Work task:
The expected answer holds every line from the first line of the data below through the line containing "# the make line", exactly as written, and no other line.

Records drawn from a dataset:

This design comes from an exercise in tuning for small area on the open sky130 flow, not from production work. Function not checked in this run: the RTL went through the layout flow alone. Power is estimated from default activity; no workload was simulated.

[run.sh]
#!/bin/bash
# synth_recipe.tcl (not shown) runs the flow's synth.tcl, then flattens the netlist and writes it again
# the make line also repeats each setting of config.mk as NAME=value (left out here)
make -C /OpenROAD-flow-scripts/flow DESIGN_CONFIG=/design/flow/config.mk WORK_HOME=/design/flow/orfs CLKGATE_MAP_FILE= SYNTH_SCRIPT=/design/flow/synth_recipe.tcl finish
[config.mk]
export PLATFORM = sky130hd
export DESIGN_NAME = iso14443a_ctrl
export DESIGN_NICKNAME = iso14443a_ctrl
export VERILOG_FILES = /design/flow/design.v
export SDC_FILE = /design/flow/constraint.sdc
export NUM_CORES = 4
export LEC_CHECK = 0
export CAP_MARGIN = 20
export CORE_MARGIN = 2
export CORE_UTILIZATION = 40
export SLEW_MARGIN = 20
[constraint.sdc]
create_clock -name core_clock -period 15.0 [get_ports {clk}]
set_input_delay 3.0000 -clock core_clock [delete_from_list [all_inputs] [get_ports {clk}]]
set_output_delay 3.0000 -clock core_clock [all_outputs]
set_load 0.01 [all_outputs]
[design.v]
module iso14443a_ctrl #(
    parameter [15:0] TIMEOUT_RESET = 16'h0040,
    parameter [7:0]  STATUS_DATA   = 8'h80,
    parameter [7:0]  TXF_WAKE      = 8'h07,
    parameter [7:0]  TXF_ANTICOLL  = 8'h08,
    parameter [7:0]  TXF_SELECT    = 8'h28
) (
    input  wire         clk,
    input  wire         rst,
    input  wire         host_we,
    input  wire [11:0]  host_addr,
    input  wire [31:0]  host_wdata,
    output reg  [31:0]  host_rdata,
    input  wire         rx_avail,      
    input  wire [7:0]   rx_byte,       
    output wire         rx_pop,        
    output wire         rx_flush,      
    output wire         tx_valid,
    output wire [5:0]   tx_nbytes,     
    output wire [255:0] tx_frame,      
    input  wire         tick
);
    localparam [3:0] OP_NOP = 4'd0, OP_FRESET = 4'd1, OP_FAPPEND = 4'd2,
                     OP_SEND = 4'd3, OP_RECV = 4'd4, OP_DISCOVER = 4'd5;
    localparam [1:0] PH_IDLE = 2'd0, PH_STATUS = 2'd1, PH_LENGTH = 2'd2,
                     PH_PAYLOAD = 2'd3;
    localparam [3:0] ST_IDLE = 4'd0, ST_WAKE = 4'd1, ST_AC1 = 4'd2, ST_SEL1 = 4'd3,
                     ST_AC2 = 4'd4, ST_SEL2 = 4'd5, ST_DONE = 4'd6, ST_FAILED = 4'd7;
    localparam [2:0] STEP_NONE = 3'd0, STEP_FRAME = 3'd1, STEP_RECEIVE = 3'd2,
                     STEP_WAKE = 3'd3, STEP_AC1 = 3'd4, STEP_SEL1 = 3'd5,
                     STEP_AC2 = 3'd6, STEP_SEL2 = 3'd7;
    localparam [2:0] C_NONE = 3'd0, C_TIMEOUT = 3'd1, C_STATUS = 3'd2, C_SHORT = 3'd3,
                     C_CONSTR = 3'd4, C_BCC = 3'd5, C_ILLEGAL = 3'd6;
    localparam [7:0] CMD_SENDRECV = 8'h04;
    reg        busy, done, ok, overrun;
    reg [3:0]  fsm_state;
    reg        wake_try;
    reg [2:0]  err_step, err_cause;
    reg        bcc_check;
    reg [15:0] timeout;
    reg [4:0]  fb_len;
    reg        fb_ovf;
    reg [7:0]  fb_payload [0:29];
    reg [1:0]  rx_phase;
    reg [7:0]  rx_status, rx_len, rx_cnt;
    reg [15:0] elapsed;
    reg [3:0]  op_latch;
    reg [7:0]  arg_latch;
    reg        op_stage;         
    reg [7:0]  cand1 [0:4];
    reg [7:0]  cand2 [0:4];
    reg [7:0]  sak_tmp;
    reg [7:0]  uid [0:6];
    reg [3:0]  uid_len;
    reg [7:0]  sak, atqa0, atqa1;
    reg [3:0]  family;
    wire [2047:0] rx_buf;
    assign rx_buf[2047:2040] = 8'h00;
    integer i;
    function [3:0] sak_family;
        input [7:0] s;
        begin
            case (s)
                8'h00: sak_family = 4'd1;
                8'h08: sak_family = 4'd2;
                8'h09: sak_family = 4'd3;
                8'h18: sak_family = 4'd4;
                8'h10: sak_family = 4'd5;
                8'h11: sak_family = 4'd6;
                8'h20: sak_family = 4'd7;
                8'h28: sak_family = 4'd8;
                8'h38: sak_family = 4'd9;
                8'h88: sak_family = 4'd10;
                8'h98: sak_family = 4'd11;
                default: sak_family = 4'd0;
            endcase
        end
    endfunction
    wire run_step   = busy & op_stage;                  
    wire eng_pop    = run_step & rx_avail;
    wire eng_tmo    = run_step & ~rx_avail & (elapsed > timeout);
    wire pop_status  = eng_pop & (rx_phase == PH_STATUS);
    wire pop_length  = eng_pop & (rx_phase == PH_LENGTH);
    wire pop_payload = eng_pop & (rx_phase == PH_PAYLOAD);
    wire [7:0] rx_cnt_inc = rx_cnt + 8'd1;
    wire eng_ok  = (pop_length & (rx_byte == 8'h00)) |
                   (pop_payload & (rx_cnt_inc == rx_len));
    wire eng_end = eng_ok | eng_tmo;                   
    wire [7:0] resp_len = pop_length ? rx_byte : rx_len;
    wire [7:0] resp_b0  = (pop_payload && rx_cnt == 8'd0) ? rx_byte : rx_buf[7:0];
    wire [7:0] resp_b1  = (pop_payload && rx_cnt == 8'd1) ? rx_byte : rx_buf[15:8];
    wire [7:0] resp_b2  = (pop_payload && rx_cnt == 8'd2) ? rx_byte : rx_buf[23:16];
    wire [7:0] resp_b3  = (pop_payload && rx_cnt == 8'd3) ? rx_byte : rx_buf[31:24];
    wire [7:0] resp_b4  = (pop_payload && rx_cnt == 8'd4) ? rx_byte : rx_buf[39:32];
    wire status_bad = (rx_status != STATUS_DATA);
    function [2:0] check;
        input       tmo;
        input       st_bad;
        input [7:0] len;
        input [7:0] min;
        begin
            if (tmo)             check = C_TIMEOUT;
            else if (st_bad)     check = C_STATUS;
            else if (len < min)  check = C_SHORT;
            else                 check = C_NONE;
        end
    endfunction
    wire [2:0] chk1 = check(eng_tmo, status_bad, resp_len, 8'd1);
    wire [2:0] chk2 = check(eng_tmo, status_bad, resp_len, 8'd2);
    wire [2:0] chk5 = check(eng_tmo, status_bad, resp_len, 8'd5);
    wire bcc_bad = bcc_check & (resp_b4 != (resp_b0 ^ resp_b1 ^ resp_b2 ^ resp_b3));
    wire [2:0] chk_ac = (chk5 != C_NONE) ? chk5 : (bcc_bad ? C_BCC : C_NONE);
    wire issue = busy & ~op_stage;
    wire issue_send     = issue & (op_latch == OP_SEND);
    wire issue_recv     = issue & (op_latch == OP_RECV);
    wire issue_discover = issue & (op_latch == OP_DISCOVER);
    wire disc_resp      = run_step & eng_end & (op_latch == OP_DISCOVER);
    reg        x_go;            
    reg [2:0]  x_kind;          
    always @(*) begin
        x_go   = 1'b0;
        x_kind = 3'd0;
        if (issue_discover) begin
            x_go = 1'b1; x_kind = 3'd0;
        end else if (disc_resp) begin
            case (fsm_state)
                ST_WAKE: begin
                    if (chk2 == C_NONE) begin x_go = 1'b1; x_kind = 3'd2; end
                    else if (!wake_try) begin x_go = 1'b1; x_kind = 3'd1; end
                end
                ST_AC1:  if (chk_ac == C_NONE) begin x_go = 1'b1; x_kind = 3'd3; end
                ST_SEL1: if (chk1 == C_NONE && cand1[0] == 8'h88) begin x_go = 1'b1; x_kind = 3'd4; end
                ST_AC2:  if (chk_ac == C_NONE) begin x_go = 1'b1; x_kind = 3'd5; end
                default: ;
            endcase
        end
    end
    wire send_ok    = issue_send & ~fb_ovf;
    wire start_rx   = issue_recv | x_go;             
    reg [255:0] frame;
    reg [5:0]   frame_n;
    always @(*) begin
        frame   = 256'd0;
        frame_n = 6'd0;
        if (x_go) begin
            frame[7:0] = CMD_SENDRECV;
            case (x_kind)
                3'd0, 3'd1: begin
                    frame[15:8]  = 8'h02;
                    frame[23:16] = (x_kind == 3'd0) ? 8'h52 : 8'h26;
                    frame[31:24] = TXF_WAKE;
                    frame_n      = 6'd4;
                end
                3'd2, 3'd4: begin
                    frame[15:8]  = 8'h03;
                    frame[23:16] = (x_kind == 3'd2) ? 8'h93 : 8'h95;
                    frame[31:24] = 8'h20;
                    frame[39:32] = TXF_ANTICOLL;
                    frame_n      = 6'd5;
                end
                default: begin
                    frame[15:8]  = 8'h08;
                    frame[23:16] = (x_kind == 3'd3) ? 8'h93 : 8'h95;
                    frame[31:24] = 8'h70;
                    frame[39:32] = resp_b0;
                    frame[47:40] = resp_b1;
                    frame[55:48] = resp_b2;
                    frame[63:56] = resp_b3;
                    frame[71:64] = resp_b4;
                    frame[79:72] = TXF_SELECT;
                    frame_n      = 6'd10;
                end
            endcase
        end else begin
            frame[7:0]  = arg_latch;
            frame[15:8] = {3'b000, fb_len};
            for (i = 0; i < 30; i = i + 1)
                frame[8*(i+2) +: 8] = fb_payload[i];
            frame_n = {1'b0, fb_len} + 6'd2;
        end
    end
    assign tx_valid  = send_ok | x_go;
    assign tx_nbytes = frame_n;
    assign tx_frame  = frame;
    assign rx_flush  = tx_valid;
    assign rx_pop    = eng_pop;
    wire ends_now = issue ? ~(issue_recv | issue_discover)
                          : (run_step & eng_end & ~x_go);
    wire busy_b   = busy & ~ends_now;
    wire [9:0] waddr = host_addr[11:2];
    wire wr_cmd  = host_we & (waddr == 10'h000);
    wire wr_cfg  = host_we & (waddr == 10'h002);
    wire wr_tmo  = host_we & (waddr == 10'h003);
    wire wr_ctl  = wr_cmd | wr_cfg | wr_tmo;
    wire accept  = wr_cmd & ~busy_b & (host_wdata[3:0] != OP_NOP);
    wire rx_clear = start_rx | eng_tmo;
    genvar g;
    generate
        for (g = 0; g < 255; g = g + 1) begin : rxb
            reg [7:0] q;
            always @(posedge clk) begin
                if (rst || rx_clear)
                    q <= 8'h00;
                else if (pop_payload && rx_cnt == g)
                    q <= rx_byte;
            end
            assign rx_buf[8*g +: 8] = q;
        end
    endgenerate
    always @(posedge clk) begin
        if (rst) begin
            busy <= 1'b0; done <= 1'b0; ok <= 1'b0; overrun <= 1'b0;
            fsm_state <= ST_IDLE; wake_try <= 1'b0;
            err_step <= STEP_NONE; err_cause <= C_NONE;
            bcc_check <= 1'b0; timeout <= TIMEOUT_RESET;
            fb_len <= 5'd0; fb_ovf <= 1'b0;
            for (i = 0; i < 30; i = i + 1) fb_payload[i] <= 8'h00;
            rx_phase <= PH_IDLE; rx_status <= 8'h00; rx_len <= 8'h00; rx_cnt <= 8'h00;
            elapsed <= 16'h0000;
            op_latch <= 4'd0; arg_latch <= 8'h00; op_stage <= 1'b0;
            for (i = 0; i < 5; i = i + 1) begin cand1[i] <= 8'h00; cand2[i] <= 8'h00; end
            sak_tmp <= 8'h00;
            for (i = 0; i < 7; i = i + 1) uid[i] <= 8'h00;
            uid_len <= 4'd0; sak <= 8'h00; atqa0 <= 8'h00; atqa1 <= 8'h00; family <= 4'd0;
        end else begin
            if (issue) begin
                op_stage <= 1'b1;
                case (op_latch)
                    OP_FRESET: begin
                        fb_len <= 5'd0; fb_ovf <= 1'b0;
                        busy <= 1'b0; done <= 1'b1; ok <= 1'b1;
                    end
                    OP_FAPPEND: begin
                        if (fb_len < 5'd30) begin
                            fb_payload[fb_len] <= arg_latch;
                            fb_len <= fb_len + 5'd1;
                            busy <= 1'b0; done <= 1'b1; ok <= 1'b1;
                        end else begin
                            fb_ovf <= 1'b1;
                            err_step <= STEP_FRAME; err_cause <= C_CONSTR;
                            busy <= 1'b0; done <= 1'b1; ok <= 1'b0;
                        end
                    end
                    OP_SEND: begin
                        fb_len <= 5'd0; fb_ovf <= 1'b0;
                        busy <= 1'b0; done <= 1'b1;
                        if (fb_ovf) begin
                            err_step <= STEP_FRAME; err_cause <= C_CONSTR;
                            ok <= 1'b0;
                        end else begin
                            ok <= 1'b1;
                        end
                    end
                    OP_RECV: ;                       
                    OP_DISCOVER: begin
                        for (i = 0; i < 7; i = i + 1) uid[i] <= 8'h00;
                        uid_len <= 4'd0; sak <= 8'h00; atqa0 <= 8'h00; atqa1 <= 8'h00;
                        family <= 4'd0;
                        for (i = 0; i < 5; i = i + 1) begin cand1[i] <= 8'h00; cand2[i] <= 8'h00; end
                        sak_tmp <= 8'h00;
                        wake_try <= 1'b0;            
                    end
                    default: begin                   
                        err_step <= STEP_NONE; err_cause <= C_ILLEGAL;
                        busy <= 1'b0; done <= 1'b1; ok <= 1'b0;
                    end
                endcase
            end
            if (eng_pop) begin
                case (rx_phase)
                    PH_STATUS: begin
                        rx_status <= rx_byte;
                        rx_phase  <= PH_LENGTH;
                    end
                    PH_LENGTH: begin
                        rx_len   <= rx_byte;
                        rx_phase <= (rx_byte == 8'h00) ? PH_IDLE : PH_PAYLOAD;
                    end
                    PH_PAYLOAD: begin
                        rx_cnt <= rx_cnt_inc;
                        if (rx_cnt_inc == rx_len) rx_phase <= PH_IDLE;
                    end
                    default: ;
                endcase
            end else if (eng_tmo) begin
                rx_status <= 8'h00; rx_len <= 8'h00; rx_cnt <= 8'h00;
                rx_phase  <= PH_IDLE;
            end
            if (run_step && eng_end && op_latch == OP_RECV) begin
                busy <= 1'b0; done <= 1'b1;
                if (eng_ok) ok <= 1'b1;
                else begin
                    ok <= 1'b0; err_step <= STEP_RECEIVE; err_cause <= C_TIMEOUT;
                end
            end
            if (disc_resp) begin
                case (fsm_state)
                    ST_WAKE: begin
                        if (chk2 == C_NONE) begin
                            atqa0 <= resp_b0; atqa1 <= resp_b1;
                        end else if (!wake_try) begin
                            wake_try <= 1'b1;
                        end else begin
                            fsm_state <= ST_FAILED;
                            err_step <= STEP_WAKE; err_cause <= chk2;
                            busy <= 1'b0; done <= 1'b1; ok <= 1'b0;
                        end
                    end
                    ST_AC1: begin
                        if (chk_ac == C_NONE) begin
                            cand1[0] <= resp_b0; cand1[1] <= resp_b1; cand1[2] <= resp_b2;
                            cand1[3] <= resp_b3; cand1[4] <= resp_b4;
                        end else begin
                            fsm_state <= ST_FAILED;
                            err_step <= STEP_AC1; err_cause <= chk_ac;
                            busy <= 1'b0; done <= 1'b1; ok <= 1'b0;
                        end
                    end
                    ST_SEL1: begin
                        if (chk1 != C_NONE) begin
                            fsm_state <= ST_FAILED;
                            err_step <= STEP_SEL1; err_cause <= chk1;
                            busy <= 1'b0; done <= 1'b1; ok <= 1'b0;
                        end else begin
                            sak_tmp <= resp_b0;
                            if (cand1[0] != 8'h88) begin
                                uid[0] <= cand1[0]; uid[1] <= cand1[1];
                                uid[2] <= cand1[2]; uid[3] <= cand1[3];
                                uid[4] <= 8'h00; uid[5] <= 8'h00; uid[6] <= 8'h00;
                                uid_len <= 4'd4;
                                sak <= resp_b0;
                                family <= sak_family(resp_b0);
                                fsm_state <= ST_DONE;
                                busy <= 1'b0; done <= 1'b1; ok <= 1'b1;
                            end
                        end
                    end
                    ST_AC2: begin
                        if (chk_ac == C_NONE) begin
                            cand2[0] <= resp_b0; cand2[1] <= resp_b1; cand2[2] <= resp_b2;
                            cand2[3] <= resp_b3; cand2[4] <= resp_b4;
                        end else begin
                            fsm_state <= ST_FAILED;
                            err_step <= STEP_AC2; err_cause <= chk_ac;
                            busy <= 1'b0; done <= 1'b1; ok <= 1'b0;
                        end
                    end
                    ST_SEL2: begin
                        if (chk1 != C_NONE) begin
                            fsm_state <= ST_FAILED;
                            err_step <= STEP_SEL2; err_cause <= chk1;
                            busy <= 1'b0; done <= 1'b1; ok <= 1'b0;
                        end else begin
                            uid[0] <= cand1[1]; uid[1] <= cand1[2]; uid[2] <= cand1[3];
                            uid[3] <= cand2[0]; uid[4] <= cand2[1]; uid[5] <= cand2[2];
                            uid[6] <= cand2[3];
                            uid_len <= 4'd7;
                            sak <= resp_b0;
                            family <= sak_family(resp_b0);
                            fsm_state <= ST_DONE;
                            busy <= 1'b0; done <= 1'b1; ok <= 1'b1;
                        end
                    end
                    default: ;
                endcase
            end
            if (x_go) begin
                case (x_kind)
                    3'd0, 3'd1: fsm_state <= ST_WAKE;
                    3'd2:       fsm_state <= ST_AC1;
                    3'd3:       fsm_state <= ST_SEL1;
                    3'd4:       fsm_state <= ST_AC2;
                    default:    fsm_state <= ST_SEL2;
                endcase
            end
            if (start_rx) begin
                rx_status <= 8'h00; rx_len <= 8'h00; rx_cnt <= 8'h00;
                rx_phase  <= PH_STATUS;
                elapsed   <= 16'h0000;
            end else if (tick && elapsed != 16'hFFFF && run_step && !eng_end) begin
                elapsed <= elapsed + 16'd1;
            end
            if (wr_ctl && busy_b) begin
                overrun <= 1'b1;
            end else begin
                if (accept) begin
                    op_latch  <= host_wdata[3:0];
                    arg_latch <= host_wdata[15:8];
                    op_stage  <= 1'b0;
                    busy <= 1'b1; done <= 1'b0; ok <= 1'b0;
                    err_step <= STEP_NONE; err_cause <= C_NONE;
                end
                if (wr_cfg) bcc_check <= host_wdata[0];
                if (wr_tmo) timeout   <= host_wdata[15:0];
            end
        end
    end
    wire [31:0] status_word = {9'd0, err_cause, 1'b0, err_step, 3'd0, wake_try, fsm_state,
                               4'd0, overrun, ok, done, busy};
    always @(*) begin
        case (waddr)
            10'h001: host_rdata = status_word;
            10'h002: host_rdata = {31'd0, bcc_check};
            10'h003: host_rdata = {16'd0, timeout};
            10'h004: host_rdata = {26'd0, fb_ovf, fb_len};
            10'h005: host_rdata = {6'd0, rx_phase, rx_cnt, rx_len, rx_status};
            10'h006: host_rdata = {uid[3], uid[2], uid[1], uid[0]};
            10'h007: host_rdata = {8'd0, uid[6], uid[5], uid[4]};
            10'h008: host_rdata = {family, uid_len, atqa1, atqa0, sak};
            10'h009: host_rdata = {16'd0, elapsed};
            default: begin
                if (waddr >= 10'h010 && waddr < 10'h050)
                    host_rdata = rx_buf[32*(waddr - 10'h010) +: 32];
                else
                    host_rdata = 32'd0;
            end
        endcase
    end
endmodule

Expected answer:
This design comes from an exercise in tuning for small area on the open sky130 flow, not from production work. Function not checked in this run: the RTL went through the layout flow alone. Power is estimated from default activity; no workload was simulated.

[run.sh]
#!/bin/bash
# synth_recipe.tcl (not shown) runs the flow's synth.tcl, then flattens the netlist and writes it again
# the make line also repeats each setting of config.mk as NAME=value (left out here)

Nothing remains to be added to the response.